## DATA FOR REVIEW
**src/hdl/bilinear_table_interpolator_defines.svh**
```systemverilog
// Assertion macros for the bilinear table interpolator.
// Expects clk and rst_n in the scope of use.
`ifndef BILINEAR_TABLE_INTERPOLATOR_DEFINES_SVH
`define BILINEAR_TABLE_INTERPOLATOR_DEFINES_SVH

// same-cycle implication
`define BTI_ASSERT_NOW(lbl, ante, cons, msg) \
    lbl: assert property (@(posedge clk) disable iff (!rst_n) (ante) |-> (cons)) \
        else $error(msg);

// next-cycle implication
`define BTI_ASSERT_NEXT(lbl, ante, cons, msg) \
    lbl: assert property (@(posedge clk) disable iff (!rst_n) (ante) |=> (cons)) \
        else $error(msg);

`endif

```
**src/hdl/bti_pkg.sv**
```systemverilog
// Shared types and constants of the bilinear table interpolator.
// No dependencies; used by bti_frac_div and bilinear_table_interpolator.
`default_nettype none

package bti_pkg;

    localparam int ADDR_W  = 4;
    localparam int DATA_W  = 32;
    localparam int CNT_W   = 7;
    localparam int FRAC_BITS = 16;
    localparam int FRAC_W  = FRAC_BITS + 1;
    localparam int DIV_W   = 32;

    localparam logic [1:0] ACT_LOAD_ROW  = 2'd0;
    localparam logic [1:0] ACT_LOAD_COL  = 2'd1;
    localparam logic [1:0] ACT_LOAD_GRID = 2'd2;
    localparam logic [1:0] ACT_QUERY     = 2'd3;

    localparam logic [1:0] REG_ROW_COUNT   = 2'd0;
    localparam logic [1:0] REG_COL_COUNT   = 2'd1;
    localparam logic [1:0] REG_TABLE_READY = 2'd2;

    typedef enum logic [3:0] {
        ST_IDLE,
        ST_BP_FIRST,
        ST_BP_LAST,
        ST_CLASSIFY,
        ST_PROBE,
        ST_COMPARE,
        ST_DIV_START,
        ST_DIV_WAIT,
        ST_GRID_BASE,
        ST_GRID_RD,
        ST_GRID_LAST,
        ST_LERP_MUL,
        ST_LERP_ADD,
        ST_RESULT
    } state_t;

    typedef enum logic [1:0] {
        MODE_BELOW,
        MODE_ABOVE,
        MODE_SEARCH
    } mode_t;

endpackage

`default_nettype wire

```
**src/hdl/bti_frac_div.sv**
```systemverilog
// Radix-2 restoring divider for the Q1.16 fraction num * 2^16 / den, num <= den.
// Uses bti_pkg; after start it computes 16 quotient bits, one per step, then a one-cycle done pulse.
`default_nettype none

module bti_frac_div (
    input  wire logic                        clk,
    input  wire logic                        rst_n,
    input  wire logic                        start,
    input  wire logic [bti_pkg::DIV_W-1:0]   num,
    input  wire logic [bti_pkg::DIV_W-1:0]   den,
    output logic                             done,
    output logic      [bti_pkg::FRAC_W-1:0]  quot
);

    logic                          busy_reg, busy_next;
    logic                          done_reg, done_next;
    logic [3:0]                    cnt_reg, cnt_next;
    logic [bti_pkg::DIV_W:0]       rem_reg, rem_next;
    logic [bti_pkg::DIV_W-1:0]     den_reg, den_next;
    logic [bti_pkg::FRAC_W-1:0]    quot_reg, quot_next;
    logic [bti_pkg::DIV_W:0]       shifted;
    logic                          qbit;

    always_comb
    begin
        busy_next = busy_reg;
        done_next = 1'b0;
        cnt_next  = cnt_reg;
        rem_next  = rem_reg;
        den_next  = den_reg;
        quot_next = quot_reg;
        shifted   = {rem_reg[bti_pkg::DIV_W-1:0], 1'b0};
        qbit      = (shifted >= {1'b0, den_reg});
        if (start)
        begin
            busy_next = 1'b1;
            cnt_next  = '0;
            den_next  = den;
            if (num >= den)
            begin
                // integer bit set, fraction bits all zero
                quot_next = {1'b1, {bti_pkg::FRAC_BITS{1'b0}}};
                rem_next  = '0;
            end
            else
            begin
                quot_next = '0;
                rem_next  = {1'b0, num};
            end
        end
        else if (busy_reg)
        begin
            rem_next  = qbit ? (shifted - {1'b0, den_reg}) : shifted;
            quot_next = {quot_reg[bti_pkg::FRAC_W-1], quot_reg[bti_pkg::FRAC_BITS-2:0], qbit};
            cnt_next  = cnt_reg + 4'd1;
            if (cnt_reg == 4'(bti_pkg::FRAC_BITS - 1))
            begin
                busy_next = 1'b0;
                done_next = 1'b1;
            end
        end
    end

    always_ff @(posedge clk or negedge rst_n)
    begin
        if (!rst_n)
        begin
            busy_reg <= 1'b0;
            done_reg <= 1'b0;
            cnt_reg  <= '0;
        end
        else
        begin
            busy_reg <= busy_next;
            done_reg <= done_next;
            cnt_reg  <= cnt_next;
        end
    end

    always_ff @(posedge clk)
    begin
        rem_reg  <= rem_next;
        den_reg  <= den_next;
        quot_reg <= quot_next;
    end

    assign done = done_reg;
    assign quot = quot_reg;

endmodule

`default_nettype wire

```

---

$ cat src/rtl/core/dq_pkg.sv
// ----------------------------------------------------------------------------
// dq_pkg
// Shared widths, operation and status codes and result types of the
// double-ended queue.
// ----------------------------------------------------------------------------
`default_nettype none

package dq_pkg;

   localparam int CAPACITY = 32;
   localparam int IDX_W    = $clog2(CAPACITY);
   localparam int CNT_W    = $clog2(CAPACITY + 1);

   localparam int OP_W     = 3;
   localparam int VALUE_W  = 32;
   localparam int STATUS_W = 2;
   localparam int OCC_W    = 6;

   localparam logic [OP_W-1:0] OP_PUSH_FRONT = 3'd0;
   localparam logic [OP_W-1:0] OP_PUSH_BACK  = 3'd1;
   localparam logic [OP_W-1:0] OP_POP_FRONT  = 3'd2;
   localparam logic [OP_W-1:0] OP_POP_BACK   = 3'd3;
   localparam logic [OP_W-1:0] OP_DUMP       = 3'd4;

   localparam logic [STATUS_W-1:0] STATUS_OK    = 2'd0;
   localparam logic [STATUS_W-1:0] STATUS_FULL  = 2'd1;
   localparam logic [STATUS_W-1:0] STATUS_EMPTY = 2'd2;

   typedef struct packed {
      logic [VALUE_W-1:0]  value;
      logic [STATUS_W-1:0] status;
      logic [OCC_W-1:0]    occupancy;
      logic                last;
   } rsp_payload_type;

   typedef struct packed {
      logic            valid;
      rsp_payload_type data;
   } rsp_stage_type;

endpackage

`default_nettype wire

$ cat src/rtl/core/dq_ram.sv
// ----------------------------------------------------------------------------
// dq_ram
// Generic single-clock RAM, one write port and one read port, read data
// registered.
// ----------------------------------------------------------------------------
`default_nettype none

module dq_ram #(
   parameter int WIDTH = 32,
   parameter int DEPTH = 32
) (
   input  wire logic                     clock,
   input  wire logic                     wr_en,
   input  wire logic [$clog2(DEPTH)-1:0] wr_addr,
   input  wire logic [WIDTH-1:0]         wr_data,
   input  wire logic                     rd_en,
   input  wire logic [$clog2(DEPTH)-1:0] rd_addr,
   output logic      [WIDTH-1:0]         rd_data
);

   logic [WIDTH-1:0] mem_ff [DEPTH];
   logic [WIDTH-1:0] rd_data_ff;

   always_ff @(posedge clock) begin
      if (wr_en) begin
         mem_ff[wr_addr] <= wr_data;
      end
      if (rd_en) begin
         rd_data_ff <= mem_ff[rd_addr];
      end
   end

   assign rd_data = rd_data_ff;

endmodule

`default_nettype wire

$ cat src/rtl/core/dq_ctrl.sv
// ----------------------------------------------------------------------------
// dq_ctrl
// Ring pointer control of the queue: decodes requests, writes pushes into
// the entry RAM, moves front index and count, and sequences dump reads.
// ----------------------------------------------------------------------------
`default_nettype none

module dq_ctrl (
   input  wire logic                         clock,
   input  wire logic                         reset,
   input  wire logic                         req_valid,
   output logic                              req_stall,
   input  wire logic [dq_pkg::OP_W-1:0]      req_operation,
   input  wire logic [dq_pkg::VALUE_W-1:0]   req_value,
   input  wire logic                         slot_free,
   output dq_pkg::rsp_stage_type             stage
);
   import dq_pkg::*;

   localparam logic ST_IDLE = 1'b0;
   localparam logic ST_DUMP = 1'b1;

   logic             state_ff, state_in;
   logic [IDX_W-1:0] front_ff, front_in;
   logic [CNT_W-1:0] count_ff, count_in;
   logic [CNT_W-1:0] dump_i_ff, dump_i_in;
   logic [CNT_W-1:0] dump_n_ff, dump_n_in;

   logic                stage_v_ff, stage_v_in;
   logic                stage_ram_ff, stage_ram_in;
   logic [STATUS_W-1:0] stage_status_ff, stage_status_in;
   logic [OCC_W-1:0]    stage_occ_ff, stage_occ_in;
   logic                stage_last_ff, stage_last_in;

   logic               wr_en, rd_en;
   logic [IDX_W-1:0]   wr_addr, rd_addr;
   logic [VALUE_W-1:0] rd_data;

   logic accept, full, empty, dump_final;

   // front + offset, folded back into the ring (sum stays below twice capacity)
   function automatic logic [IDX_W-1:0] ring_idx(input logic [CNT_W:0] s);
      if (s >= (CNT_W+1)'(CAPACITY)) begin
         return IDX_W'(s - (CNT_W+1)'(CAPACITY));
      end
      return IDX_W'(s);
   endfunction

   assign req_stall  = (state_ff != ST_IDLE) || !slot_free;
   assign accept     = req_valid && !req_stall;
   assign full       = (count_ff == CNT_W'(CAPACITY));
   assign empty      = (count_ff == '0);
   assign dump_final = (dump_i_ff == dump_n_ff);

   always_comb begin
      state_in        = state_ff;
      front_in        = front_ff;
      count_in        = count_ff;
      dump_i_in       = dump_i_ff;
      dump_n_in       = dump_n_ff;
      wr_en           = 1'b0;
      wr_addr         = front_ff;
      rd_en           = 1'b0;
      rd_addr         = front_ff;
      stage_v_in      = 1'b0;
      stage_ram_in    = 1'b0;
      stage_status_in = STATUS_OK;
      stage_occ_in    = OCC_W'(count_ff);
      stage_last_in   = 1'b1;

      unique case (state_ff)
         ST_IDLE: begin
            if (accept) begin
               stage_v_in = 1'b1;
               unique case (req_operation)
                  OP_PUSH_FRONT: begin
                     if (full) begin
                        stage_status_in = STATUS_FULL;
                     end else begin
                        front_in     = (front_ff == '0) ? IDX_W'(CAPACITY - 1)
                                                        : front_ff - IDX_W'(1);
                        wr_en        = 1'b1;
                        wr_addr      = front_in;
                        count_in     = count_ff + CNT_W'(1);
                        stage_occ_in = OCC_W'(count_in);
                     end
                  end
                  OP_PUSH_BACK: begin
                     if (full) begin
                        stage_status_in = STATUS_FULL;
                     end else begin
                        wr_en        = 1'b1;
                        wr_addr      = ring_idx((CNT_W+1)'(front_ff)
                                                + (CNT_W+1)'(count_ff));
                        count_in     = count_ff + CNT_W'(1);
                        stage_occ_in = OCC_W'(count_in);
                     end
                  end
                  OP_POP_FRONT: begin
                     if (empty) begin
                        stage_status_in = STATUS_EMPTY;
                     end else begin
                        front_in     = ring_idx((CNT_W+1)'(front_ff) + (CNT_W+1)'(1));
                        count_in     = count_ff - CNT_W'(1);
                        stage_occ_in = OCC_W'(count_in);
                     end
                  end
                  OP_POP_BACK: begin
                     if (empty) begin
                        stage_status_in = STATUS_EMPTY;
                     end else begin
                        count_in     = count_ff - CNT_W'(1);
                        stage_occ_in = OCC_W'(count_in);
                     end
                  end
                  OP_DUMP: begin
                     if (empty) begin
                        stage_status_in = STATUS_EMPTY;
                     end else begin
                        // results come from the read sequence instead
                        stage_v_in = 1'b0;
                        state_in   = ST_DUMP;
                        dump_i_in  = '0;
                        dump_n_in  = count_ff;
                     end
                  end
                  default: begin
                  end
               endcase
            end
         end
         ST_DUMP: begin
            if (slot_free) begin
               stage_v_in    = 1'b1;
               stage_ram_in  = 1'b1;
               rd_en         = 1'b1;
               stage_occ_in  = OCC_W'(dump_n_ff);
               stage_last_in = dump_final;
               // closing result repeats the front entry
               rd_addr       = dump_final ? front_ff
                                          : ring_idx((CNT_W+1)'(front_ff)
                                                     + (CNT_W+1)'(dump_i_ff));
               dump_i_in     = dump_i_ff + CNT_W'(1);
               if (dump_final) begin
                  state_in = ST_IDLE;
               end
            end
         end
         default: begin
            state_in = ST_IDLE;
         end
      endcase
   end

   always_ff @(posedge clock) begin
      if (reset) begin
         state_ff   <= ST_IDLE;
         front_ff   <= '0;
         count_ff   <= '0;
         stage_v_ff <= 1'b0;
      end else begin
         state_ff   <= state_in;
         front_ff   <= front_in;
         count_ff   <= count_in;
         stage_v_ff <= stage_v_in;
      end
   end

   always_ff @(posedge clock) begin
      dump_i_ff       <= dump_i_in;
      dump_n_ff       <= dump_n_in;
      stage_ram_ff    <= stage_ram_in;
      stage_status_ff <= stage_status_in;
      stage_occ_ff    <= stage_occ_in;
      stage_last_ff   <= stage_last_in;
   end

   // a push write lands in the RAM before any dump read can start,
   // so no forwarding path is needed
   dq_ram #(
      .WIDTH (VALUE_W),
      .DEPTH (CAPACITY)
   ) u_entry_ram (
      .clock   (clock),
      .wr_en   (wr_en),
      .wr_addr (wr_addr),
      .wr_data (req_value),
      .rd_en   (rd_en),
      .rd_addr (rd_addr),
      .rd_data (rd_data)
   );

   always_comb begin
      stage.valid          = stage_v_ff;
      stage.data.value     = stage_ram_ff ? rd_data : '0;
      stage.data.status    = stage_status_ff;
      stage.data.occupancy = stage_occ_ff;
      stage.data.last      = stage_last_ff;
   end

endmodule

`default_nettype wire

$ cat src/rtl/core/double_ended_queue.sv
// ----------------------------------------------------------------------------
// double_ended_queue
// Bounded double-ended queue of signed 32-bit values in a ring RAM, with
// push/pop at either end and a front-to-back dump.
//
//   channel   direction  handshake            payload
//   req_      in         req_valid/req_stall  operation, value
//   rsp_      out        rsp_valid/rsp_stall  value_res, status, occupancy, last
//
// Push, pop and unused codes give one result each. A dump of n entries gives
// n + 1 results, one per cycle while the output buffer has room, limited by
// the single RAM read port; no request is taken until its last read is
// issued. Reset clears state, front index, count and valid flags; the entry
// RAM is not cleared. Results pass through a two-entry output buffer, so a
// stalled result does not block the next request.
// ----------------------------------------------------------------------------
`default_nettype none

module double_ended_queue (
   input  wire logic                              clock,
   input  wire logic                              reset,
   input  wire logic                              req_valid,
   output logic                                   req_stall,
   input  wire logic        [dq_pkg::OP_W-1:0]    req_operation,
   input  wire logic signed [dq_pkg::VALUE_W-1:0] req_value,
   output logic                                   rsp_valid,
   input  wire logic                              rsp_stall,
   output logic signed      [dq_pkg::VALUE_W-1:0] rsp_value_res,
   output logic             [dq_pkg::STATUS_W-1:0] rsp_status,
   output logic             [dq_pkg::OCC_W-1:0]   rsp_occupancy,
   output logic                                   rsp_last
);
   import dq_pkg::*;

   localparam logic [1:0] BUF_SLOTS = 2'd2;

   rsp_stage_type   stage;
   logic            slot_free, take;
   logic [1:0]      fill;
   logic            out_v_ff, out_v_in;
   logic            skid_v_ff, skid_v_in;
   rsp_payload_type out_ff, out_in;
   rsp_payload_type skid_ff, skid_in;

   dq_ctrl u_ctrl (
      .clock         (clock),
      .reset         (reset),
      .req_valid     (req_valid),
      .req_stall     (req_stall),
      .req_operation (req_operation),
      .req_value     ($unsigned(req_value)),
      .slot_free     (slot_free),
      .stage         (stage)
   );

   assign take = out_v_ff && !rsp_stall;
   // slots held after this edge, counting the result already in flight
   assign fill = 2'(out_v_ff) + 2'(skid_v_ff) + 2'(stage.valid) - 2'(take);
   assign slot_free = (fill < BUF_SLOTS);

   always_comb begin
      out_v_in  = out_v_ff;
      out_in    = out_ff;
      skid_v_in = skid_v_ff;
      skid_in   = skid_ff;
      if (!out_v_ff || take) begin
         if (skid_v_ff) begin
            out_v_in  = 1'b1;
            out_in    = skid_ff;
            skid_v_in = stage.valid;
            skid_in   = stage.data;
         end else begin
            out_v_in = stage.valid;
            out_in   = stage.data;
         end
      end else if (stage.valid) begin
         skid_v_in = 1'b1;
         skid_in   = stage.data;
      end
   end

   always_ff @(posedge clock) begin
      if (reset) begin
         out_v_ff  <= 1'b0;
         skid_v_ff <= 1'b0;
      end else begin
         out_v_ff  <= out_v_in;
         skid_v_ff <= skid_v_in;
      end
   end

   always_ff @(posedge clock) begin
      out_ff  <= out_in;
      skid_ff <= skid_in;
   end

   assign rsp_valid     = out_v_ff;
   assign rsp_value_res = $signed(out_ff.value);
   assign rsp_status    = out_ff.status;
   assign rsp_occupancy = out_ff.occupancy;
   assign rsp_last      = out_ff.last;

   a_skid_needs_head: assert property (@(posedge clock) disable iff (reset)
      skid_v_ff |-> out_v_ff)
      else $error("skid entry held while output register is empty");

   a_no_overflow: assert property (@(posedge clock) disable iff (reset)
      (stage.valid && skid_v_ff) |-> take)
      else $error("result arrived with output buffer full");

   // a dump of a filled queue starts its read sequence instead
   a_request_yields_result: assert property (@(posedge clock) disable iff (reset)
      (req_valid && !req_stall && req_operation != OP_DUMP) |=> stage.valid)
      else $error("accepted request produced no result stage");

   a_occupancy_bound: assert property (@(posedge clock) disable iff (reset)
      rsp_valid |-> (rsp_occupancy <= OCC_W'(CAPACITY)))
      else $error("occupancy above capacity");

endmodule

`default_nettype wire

==

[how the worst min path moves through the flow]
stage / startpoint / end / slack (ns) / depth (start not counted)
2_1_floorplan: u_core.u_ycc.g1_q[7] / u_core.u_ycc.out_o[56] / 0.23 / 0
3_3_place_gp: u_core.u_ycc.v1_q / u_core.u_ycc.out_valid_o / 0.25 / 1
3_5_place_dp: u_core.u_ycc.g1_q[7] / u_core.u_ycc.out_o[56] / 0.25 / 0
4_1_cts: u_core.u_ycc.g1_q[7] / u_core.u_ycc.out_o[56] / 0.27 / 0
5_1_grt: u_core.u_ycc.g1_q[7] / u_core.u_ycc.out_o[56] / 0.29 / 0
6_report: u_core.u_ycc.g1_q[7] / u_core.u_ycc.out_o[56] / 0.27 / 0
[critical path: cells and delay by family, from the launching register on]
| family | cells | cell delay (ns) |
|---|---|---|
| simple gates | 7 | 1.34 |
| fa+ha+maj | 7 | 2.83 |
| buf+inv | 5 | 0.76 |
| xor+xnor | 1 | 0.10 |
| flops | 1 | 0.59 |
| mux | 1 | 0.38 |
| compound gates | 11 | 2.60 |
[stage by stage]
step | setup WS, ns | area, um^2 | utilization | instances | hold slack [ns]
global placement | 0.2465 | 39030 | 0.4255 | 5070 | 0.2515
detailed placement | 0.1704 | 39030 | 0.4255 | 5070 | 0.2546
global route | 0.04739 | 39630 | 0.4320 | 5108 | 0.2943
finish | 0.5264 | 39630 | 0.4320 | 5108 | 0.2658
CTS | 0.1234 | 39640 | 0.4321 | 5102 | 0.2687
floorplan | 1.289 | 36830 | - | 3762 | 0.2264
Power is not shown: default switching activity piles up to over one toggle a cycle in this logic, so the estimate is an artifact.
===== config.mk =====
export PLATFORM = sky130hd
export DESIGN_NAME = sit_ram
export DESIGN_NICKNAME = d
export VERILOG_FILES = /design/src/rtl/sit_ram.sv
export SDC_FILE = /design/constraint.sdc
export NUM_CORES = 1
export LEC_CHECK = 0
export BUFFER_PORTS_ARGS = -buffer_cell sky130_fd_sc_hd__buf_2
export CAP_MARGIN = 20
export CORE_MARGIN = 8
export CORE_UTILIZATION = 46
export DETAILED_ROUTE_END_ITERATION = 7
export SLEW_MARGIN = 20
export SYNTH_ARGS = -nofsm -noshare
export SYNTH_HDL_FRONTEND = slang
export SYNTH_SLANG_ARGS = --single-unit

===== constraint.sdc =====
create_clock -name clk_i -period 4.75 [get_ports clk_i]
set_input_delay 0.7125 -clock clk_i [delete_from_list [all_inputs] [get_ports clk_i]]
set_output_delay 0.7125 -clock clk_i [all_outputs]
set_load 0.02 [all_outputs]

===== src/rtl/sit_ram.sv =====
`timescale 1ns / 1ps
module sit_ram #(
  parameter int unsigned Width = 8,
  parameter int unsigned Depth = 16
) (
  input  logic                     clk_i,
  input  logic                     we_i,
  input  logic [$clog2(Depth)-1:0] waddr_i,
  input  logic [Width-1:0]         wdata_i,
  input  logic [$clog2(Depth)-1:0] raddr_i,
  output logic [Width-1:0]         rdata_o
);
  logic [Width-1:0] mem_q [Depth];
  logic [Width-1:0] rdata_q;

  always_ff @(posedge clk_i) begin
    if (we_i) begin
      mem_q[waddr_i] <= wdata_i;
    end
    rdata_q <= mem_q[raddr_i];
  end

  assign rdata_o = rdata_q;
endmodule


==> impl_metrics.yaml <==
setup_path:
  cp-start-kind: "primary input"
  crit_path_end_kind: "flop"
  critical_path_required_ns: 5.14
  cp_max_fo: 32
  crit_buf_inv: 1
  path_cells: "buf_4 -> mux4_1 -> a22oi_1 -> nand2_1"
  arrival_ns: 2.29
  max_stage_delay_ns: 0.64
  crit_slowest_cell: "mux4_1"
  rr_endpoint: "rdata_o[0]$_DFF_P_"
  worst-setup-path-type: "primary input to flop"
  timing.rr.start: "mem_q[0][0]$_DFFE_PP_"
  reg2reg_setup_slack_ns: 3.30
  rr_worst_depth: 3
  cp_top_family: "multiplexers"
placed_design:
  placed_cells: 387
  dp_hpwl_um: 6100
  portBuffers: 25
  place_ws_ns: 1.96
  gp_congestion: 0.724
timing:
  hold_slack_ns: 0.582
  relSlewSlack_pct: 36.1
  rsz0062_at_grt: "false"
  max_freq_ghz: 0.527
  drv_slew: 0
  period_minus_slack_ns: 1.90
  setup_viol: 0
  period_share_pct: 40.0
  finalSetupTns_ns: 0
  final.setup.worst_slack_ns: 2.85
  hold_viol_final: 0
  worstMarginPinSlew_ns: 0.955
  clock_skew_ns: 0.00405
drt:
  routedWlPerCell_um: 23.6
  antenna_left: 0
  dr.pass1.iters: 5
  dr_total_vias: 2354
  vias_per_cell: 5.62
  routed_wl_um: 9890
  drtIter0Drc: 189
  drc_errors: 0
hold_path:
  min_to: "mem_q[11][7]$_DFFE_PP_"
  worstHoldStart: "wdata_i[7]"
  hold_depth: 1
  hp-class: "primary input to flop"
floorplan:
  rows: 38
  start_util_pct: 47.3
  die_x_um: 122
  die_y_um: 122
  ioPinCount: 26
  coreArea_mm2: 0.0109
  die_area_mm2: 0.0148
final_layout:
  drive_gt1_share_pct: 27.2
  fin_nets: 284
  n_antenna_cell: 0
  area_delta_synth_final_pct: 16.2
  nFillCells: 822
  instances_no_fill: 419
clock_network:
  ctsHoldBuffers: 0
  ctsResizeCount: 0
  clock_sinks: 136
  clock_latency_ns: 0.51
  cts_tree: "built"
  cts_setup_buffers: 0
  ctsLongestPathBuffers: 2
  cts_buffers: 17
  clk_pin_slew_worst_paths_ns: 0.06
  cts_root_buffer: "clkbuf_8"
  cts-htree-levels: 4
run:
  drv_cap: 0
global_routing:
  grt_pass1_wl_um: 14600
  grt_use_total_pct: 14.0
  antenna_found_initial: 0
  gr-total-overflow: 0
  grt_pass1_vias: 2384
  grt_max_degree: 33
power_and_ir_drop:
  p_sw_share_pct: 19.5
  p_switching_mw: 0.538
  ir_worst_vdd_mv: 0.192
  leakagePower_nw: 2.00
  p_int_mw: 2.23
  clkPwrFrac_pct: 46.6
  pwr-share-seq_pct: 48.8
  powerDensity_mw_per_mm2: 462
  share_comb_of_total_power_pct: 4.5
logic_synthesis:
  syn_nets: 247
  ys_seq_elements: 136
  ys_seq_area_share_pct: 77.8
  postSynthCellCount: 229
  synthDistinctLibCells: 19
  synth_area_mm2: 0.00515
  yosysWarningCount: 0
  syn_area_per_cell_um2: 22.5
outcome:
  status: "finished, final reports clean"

## TASK PROMPT
An exact copy of the lines above, from the one containing "fa+ha+maj | 7 | 2.83 |" through the one containing "global route |", is the whole of the answer.

## WRITTEN REPLY
| fa+ha+maj | 7 | 2.83 |
| buf+inv | 5 | 0.76 |
| xor+xnor | 1 | 0.10 |
| flops | 1 | 0.59 |
| mux | 1 | 0.38 |
| compound gates | 11 | 2.60 |
[stage by stage]
step | setup WS, ns | area, um^2 | utilization | instances | hold slack [ns]
global placement | 0.2465 | 39030 | 0.4255 | 5070 | 0.2515
detailed placement | 0.1704 | 39030 | 0.4255 | 5070 | 0.2546
global route | 0.04739 | 39630 | 0.4320 | 5108 | 0.2943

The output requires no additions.